WHAT IS REQUIRED
Retype the complete listing without any change.

"""

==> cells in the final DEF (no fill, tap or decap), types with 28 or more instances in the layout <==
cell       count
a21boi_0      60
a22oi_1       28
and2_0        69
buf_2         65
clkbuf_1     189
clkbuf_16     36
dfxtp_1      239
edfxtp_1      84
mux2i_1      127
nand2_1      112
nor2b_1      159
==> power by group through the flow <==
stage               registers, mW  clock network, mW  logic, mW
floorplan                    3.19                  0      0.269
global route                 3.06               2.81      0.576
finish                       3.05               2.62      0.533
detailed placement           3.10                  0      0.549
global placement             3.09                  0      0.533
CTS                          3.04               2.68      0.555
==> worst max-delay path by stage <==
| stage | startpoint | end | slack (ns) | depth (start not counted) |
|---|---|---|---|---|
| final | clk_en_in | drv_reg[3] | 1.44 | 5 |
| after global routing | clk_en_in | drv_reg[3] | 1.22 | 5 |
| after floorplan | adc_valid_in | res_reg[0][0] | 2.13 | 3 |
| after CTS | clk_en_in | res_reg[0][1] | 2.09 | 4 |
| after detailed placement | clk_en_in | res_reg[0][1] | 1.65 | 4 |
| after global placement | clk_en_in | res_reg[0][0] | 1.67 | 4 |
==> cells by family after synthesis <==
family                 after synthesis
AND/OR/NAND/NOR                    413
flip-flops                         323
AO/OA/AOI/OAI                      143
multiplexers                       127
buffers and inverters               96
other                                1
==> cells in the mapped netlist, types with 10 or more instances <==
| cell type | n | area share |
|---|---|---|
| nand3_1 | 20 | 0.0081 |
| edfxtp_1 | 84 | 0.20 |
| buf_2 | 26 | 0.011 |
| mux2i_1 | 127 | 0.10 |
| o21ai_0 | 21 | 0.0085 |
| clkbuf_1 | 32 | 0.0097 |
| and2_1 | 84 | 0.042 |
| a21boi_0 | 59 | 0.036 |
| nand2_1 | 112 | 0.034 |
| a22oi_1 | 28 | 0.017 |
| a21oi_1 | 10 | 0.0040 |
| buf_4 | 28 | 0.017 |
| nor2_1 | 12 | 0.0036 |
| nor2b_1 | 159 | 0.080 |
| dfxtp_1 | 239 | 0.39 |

"""

RESPONSE
==> cells in the final DEF (no fill, tap or decap), types with 28 or more instances in the layout <==
cell       count
a21boi_0      60
a22oi_1       28
and2_0        69
buf_2         65
clkbuf_1     189
clkbuf_16     36
dfxtp_1      239
edfxtp_1      84
mux2i_1      127
nand2_1      112
nor2b_1      159
==> power by group through the flow <==
stage               registers, mW  clock network, mW  logic, mW
floorplan                    3.19                  0      0.269
global route                 3.06               2.81      0.576
finish                       3.05               2.62      0.533
detailed placement           3.10                  0      0.549
global placement             3.09                  0      0.533
CTS                          3.04               2.68      0.555
==> worst max-delay path by stage <==
| stage | startpoint | end | slack (ns) | depth (start not counted) |
|---|---|---|---|---|
| final | clk_en_in | drv_reg[3] | 1.44 | 5 |
| after global routing | clk_en_in | drv_reg[3] | 1.22 | 5 |
| after floorplan | adc_valid_in | res_reg[0][0] | 2.13 | 3 |
| after CTS | clk_en_in | res_reg[0][1] | 2.09 | 4 |
| after detailed placement | clk_en_in | res_reg[0][1] | 1.65 | 4 |
| after global placement | clk_en_in | res_reg[0][0] | 1.67 | 4 |
==> cells by family after synthesis <==
family                 after synthesis
AND/OR/NAND/NOR                    413
flip-flops                         323
AO/OA/AOI/OAI                      143
multiplexers                       127
buffers and inverters               96
other                                1
==> cells in the mapped netlist, types with 10 or more instances <==
| cell type | n | area share |
|---|---|---|
| nand3_1 | 20 | 0.0081 |
| edfxtp_1 | 84 | 0.20 |
| buf_2 | 26 | 0.011 |
| mux2i_1 | 127 | 0.10 |
| o21ai_0 | 21 | 0.0085 |
| clkbuf_1 | 32 | 0.0097 |
| and2_1 | 84 | 0.042 |
| a21boi_0 | 59 | 0.036 |
| nand2_1 | 112 | 0.034 |
| a22oi_1 | 28 | 0.017 |
| a21oi_1 | 10 | 0.0040 |
| buf_4 | 28 | 0.017 |
| nor2_1 | 12 | 0.0036 |
| nor2b_1 | 159 | 0.080 |
| dfxtp_1 | 239 | 0.39 |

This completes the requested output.